**INSTRUCTIONS FOR THE TASK:** Look through the records below, and copy out every line that holds the string "routing".

**PROVIDED DATA:**
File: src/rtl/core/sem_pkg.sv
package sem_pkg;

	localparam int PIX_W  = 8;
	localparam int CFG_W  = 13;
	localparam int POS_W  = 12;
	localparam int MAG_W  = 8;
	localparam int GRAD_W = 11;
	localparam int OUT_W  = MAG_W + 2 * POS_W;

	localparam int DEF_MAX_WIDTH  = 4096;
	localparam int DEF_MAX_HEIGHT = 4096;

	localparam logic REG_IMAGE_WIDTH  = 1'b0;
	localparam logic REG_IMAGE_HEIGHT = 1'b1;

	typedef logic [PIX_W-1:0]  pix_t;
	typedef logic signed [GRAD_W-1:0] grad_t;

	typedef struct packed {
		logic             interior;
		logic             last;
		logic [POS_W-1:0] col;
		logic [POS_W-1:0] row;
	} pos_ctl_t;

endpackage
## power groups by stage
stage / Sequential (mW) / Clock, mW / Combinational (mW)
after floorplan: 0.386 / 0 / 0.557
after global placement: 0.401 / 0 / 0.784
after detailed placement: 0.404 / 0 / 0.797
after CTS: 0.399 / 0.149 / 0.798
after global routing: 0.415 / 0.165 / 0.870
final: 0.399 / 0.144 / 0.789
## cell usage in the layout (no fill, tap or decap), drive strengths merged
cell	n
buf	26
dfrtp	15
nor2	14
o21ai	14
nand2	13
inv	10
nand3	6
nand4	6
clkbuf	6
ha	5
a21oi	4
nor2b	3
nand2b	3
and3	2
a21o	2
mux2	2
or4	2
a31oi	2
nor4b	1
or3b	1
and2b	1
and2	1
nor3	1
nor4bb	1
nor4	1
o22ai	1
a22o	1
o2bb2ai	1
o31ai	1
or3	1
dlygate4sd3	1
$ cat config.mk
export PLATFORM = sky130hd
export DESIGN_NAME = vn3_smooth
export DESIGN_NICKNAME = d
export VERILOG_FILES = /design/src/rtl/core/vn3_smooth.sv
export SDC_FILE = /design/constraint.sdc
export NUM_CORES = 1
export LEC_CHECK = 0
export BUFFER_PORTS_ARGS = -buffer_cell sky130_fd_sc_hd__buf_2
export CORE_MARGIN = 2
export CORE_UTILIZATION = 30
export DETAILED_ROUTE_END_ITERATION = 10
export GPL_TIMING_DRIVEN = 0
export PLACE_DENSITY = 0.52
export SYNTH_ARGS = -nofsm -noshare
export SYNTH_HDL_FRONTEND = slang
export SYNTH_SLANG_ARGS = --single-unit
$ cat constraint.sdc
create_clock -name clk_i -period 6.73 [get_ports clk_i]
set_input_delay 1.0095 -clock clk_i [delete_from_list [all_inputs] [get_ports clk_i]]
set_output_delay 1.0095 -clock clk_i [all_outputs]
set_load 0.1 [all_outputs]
* * *
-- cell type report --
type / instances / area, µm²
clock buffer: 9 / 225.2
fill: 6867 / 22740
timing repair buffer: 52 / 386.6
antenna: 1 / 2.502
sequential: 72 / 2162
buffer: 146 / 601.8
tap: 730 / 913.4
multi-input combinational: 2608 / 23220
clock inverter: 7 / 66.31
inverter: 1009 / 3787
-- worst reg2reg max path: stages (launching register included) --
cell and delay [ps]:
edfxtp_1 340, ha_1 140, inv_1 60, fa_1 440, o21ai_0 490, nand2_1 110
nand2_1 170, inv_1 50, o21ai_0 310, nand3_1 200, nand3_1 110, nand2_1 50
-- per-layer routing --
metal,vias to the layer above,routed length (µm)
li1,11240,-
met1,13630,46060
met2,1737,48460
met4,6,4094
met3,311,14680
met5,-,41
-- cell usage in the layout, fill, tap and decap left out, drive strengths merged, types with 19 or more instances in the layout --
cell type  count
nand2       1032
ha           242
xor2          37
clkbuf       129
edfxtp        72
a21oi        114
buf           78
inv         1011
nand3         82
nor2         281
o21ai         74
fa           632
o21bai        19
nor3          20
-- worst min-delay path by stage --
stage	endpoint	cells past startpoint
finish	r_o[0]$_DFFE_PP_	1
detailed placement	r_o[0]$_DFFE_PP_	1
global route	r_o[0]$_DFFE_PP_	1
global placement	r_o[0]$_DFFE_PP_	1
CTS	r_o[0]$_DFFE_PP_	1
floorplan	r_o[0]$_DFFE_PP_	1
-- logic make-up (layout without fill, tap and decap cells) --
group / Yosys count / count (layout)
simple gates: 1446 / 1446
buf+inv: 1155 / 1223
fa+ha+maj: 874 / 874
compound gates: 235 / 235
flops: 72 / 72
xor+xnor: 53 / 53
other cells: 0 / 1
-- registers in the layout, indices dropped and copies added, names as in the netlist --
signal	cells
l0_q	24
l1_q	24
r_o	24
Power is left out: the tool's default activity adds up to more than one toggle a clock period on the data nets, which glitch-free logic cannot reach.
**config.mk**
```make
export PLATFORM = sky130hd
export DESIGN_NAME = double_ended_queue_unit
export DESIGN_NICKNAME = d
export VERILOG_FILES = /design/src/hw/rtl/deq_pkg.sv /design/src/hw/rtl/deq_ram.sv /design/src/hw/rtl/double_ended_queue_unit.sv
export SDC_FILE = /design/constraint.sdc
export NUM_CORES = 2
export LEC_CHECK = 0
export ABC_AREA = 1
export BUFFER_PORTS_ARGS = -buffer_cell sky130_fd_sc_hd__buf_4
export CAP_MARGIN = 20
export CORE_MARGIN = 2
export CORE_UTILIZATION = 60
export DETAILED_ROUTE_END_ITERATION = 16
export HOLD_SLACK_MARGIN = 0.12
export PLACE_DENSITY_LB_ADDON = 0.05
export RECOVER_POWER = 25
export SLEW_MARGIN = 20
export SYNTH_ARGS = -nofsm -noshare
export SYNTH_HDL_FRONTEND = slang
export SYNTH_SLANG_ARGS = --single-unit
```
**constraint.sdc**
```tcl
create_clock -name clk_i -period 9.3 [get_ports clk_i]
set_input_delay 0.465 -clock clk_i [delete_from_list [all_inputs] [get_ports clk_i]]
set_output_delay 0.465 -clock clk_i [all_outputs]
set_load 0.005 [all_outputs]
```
...
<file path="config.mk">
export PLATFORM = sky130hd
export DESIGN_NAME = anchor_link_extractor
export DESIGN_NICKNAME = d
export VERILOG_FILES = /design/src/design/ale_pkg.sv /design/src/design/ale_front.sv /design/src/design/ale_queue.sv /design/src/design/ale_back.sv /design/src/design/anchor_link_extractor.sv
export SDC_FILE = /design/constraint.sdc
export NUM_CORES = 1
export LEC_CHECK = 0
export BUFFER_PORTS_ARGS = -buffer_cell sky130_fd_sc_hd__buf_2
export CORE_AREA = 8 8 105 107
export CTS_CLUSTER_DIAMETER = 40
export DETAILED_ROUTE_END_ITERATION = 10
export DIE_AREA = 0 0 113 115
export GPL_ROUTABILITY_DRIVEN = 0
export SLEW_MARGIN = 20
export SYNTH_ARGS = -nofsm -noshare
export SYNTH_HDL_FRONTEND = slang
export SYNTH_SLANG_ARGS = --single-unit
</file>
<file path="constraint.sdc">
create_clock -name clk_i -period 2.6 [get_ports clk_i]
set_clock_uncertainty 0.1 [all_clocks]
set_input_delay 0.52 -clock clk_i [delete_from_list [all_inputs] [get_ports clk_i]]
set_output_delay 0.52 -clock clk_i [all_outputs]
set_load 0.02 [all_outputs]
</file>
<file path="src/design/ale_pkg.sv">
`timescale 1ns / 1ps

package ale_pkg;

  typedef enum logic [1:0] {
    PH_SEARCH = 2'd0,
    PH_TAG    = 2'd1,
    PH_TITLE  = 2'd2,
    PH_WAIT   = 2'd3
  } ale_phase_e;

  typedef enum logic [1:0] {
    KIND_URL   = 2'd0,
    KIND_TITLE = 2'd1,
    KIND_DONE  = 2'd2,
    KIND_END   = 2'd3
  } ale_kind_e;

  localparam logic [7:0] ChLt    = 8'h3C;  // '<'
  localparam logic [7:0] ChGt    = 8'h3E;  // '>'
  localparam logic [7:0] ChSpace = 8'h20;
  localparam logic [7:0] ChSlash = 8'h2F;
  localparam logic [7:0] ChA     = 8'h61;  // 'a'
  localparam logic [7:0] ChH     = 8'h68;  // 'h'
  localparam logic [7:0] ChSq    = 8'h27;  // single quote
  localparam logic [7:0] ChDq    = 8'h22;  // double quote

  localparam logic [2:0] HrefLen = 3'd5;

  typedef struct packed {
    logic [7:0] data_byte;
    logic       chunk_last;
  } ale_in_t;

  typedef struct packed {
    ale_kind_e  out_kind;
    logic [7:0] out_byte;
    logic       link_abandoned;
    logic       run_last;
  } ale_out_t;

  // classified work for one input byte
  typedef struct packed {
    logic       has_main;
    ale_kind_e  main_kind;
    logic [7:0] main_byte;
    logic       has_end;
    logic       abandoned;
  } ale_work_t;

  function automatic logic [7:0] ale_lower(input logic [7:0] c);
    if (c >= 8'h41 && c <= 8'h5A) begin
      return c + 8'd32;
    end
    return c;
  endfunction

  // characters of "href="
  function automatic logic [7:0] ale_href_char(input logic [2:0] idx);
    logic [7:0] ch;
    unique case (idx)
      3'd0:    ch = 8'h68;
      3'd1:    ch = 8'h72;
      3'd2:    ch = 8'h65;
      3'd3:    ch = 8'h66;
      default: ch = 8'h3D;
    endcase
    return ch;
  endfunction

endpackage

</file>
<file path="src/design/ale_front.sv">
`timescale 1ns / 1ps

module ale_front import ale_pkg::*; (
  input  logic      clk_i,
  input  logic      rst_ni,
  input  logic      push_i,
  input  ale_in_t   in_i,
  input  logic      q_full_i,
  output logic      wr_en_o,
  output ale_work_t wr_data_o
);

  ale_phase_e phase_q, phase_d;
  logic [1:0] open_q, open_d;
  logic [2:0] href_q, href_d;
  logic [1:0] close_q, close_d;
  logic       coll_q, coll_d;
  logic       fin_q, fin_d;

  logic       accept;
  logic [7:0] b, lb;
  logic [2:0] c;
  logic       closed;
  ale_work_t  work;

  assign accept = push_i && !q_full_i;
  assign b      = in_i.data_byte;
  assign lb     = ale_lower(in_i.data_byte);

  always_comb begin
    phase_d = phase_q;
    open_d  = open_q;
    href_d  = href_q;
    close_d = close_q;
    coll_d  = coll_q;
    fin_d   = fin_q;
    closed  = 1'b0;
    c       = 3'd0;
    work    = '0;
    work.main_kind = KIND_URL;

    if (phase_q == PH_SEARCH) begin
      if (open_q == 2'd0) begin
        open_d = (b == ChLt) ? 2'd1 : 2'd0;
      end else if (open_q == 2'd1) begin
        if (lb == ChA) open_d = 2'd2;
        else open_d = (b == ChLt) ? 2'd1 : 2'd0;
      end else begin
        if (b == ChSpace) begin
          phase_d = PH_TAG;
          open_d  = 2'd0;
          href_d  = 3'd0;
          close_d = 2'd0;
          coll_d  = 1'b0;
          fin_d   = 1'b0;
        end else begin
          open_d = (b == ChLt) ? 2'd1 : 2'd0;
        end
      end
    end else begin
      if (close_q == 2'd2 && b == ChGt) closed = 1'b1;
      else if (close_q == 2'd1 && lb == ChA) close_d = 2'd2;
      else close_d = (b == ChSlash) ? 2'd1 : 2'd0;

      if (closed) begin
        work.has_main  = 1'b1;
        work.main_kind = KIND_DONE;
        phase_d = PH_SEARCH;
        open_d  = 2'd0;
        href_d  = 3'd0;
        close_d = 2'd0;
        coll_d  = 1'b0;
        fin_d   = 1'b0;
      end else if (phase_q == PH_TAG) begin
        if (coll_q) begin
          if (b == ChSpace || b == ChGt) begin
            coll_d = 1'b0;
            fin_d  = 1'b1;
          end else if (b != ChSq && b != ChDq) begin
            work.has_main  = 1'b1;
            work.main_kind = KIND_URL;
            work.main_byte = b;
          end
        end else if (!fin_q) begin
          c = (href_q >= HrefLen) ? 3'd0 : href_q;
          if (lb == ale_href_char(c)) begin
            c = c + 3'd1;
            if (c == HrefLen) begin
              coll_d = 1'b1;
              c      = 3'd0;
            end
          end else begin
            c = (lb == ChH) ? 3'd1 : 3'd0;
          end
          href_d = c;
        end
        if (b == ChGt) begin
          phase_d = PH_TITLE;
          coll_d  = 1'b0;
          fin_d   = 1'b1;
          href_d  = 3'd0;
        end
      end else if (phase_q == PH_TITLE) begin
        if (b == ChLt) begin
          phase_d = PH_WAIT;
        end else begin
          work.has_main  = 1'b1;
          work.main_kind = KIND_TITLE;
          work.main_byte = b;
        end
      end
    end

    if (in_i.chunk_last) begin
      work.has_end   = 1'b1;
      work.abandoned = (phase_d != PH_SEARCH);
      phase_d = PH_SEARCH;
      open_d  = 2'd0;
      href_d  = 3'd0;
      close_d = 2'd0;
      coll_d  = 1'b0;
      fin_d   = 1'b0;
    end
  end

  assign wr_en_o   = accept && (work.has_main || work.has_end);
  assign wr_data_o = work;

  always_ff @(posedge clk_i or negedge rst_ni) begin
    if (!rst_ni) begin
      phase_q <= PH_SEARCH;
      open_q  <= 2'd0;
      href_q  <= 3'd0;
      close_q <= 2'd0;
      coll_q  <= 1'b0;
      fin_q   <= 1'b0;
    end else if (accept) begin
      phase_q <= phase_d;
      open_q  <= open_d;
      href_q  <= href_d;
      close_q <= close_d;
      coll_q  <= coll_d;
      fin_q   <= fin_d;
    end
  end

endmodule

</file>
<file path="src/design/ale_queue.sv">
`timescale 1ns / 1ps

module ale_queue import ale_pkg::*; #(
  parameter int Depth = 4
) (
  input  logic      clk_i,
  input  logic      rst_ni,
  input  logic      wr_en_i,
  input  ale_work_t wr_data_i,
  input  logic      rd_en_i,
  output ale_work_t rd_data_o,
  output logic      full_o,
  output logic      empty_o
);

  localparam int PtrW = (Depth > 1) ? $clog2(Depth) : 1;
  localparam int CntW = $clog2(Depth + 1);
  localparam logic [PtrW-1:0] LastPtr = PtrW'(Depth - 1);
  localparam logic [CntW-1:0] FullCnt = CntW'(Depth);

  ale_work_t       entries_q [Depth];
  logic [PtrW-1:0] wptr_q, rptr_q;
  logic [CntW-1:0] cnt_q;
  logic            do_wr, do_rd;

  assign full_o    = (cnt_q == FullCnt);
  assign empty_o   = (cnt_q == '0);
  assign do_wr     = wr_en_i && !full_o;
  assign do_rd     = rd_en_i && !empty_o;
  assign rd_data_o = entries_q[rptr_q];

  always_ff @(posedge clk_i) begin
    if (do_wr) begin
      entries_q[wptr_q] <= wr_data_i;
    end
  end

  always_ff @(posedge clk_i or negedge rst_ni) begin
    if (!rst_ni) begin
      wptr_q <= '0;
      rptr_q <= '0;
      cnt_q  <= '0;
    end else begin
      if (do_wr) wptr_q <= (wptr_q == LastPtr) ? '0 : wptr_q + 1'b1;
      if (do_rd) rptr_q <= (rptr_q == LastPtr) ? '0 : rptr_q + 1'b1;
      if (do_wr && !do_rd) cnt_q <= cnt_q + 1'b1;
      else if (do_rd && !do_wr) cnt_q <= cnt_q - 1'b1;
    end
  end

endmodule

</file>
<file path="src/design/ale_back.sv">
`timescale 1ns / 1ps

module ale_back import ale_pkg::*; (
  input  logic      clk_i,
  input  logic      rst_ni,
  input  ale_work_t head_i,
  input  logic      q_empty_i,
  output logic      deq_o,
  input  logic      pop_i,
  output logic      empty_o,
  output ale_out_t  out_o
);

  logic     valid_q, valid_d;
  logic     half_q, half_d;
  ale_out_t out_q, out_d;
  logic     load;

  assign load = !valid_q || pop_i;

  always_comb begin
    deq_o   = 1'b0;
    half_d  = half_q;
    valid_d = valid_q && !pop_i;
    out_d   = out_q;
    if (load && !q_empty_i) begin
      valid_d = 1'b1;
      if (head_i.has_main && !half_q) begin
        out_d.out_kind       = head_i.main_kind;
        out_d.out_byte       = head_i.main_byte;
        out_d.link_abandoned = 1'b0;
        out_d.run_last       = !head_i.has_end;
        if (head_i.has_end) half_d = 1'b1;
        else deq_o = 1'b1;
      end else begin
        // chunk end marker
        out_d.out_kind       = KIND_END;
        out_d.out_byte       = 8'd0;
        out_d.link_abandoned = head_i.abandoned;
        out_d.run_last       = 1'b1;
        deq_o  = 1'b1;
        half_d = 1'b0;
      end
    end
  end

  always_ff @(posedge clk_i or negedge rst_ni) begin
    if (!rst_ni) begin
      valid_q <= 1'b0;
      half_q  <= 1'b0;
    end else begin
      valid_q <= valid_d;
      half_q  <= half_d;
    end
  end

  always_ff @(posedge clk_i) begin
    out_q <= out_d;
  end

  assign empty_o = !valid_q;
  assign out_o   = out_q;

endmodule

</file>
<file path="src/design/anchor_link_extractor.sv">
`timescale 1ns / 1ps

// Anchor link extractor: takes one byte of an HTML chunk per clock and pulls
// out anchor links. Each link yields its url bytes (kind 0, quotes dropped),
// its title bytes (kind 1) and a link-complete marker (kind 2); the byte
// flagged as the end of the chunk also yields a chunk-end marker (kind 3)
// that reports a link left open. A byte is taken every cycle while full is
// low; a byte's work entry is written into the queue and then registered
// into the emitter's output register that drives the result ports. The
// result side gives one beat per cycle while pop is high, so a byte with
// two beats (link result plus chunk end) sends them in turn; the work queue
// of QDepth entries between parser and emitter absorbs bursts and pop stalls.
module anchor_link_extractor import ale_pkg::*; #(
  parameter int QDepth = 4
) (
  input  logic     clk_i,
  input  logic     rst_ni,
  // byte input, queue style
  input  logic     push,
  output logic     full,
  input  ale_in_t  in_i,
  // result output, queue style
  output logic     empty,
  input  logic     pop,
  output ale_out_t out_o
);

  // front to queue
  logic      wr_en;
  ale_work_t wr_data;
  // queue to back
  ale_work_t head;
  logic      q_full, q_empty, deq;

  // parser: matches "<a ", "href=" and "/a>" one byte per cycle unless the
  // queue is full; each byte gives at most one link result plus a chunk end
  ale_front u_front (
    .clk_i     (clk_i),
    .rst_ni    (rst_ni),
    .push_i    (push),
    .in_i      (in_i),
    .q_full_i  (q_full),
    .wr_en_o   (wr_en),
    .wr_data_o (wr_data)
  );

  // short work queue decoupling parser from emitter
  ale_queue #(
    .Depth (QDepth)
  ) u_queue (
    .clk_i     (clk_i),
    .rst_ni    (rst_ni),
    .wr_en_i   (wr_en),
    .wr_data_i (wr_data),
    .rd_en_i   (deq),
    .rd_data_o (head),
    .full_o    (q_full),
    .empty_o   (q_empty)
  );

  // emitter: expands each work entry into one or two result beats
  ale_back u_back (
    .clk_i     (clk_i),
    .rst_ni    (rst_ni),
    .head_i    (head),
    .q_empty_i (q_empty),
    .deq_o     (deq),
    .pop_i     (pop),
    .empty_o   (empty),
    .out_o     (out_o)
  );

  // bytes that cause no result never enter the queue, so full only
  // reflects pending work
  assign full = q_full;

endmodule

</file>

**ANSWER SECTION:**
after global routing: 0.415 / 0.165 / 0.870
-- per-layer routing --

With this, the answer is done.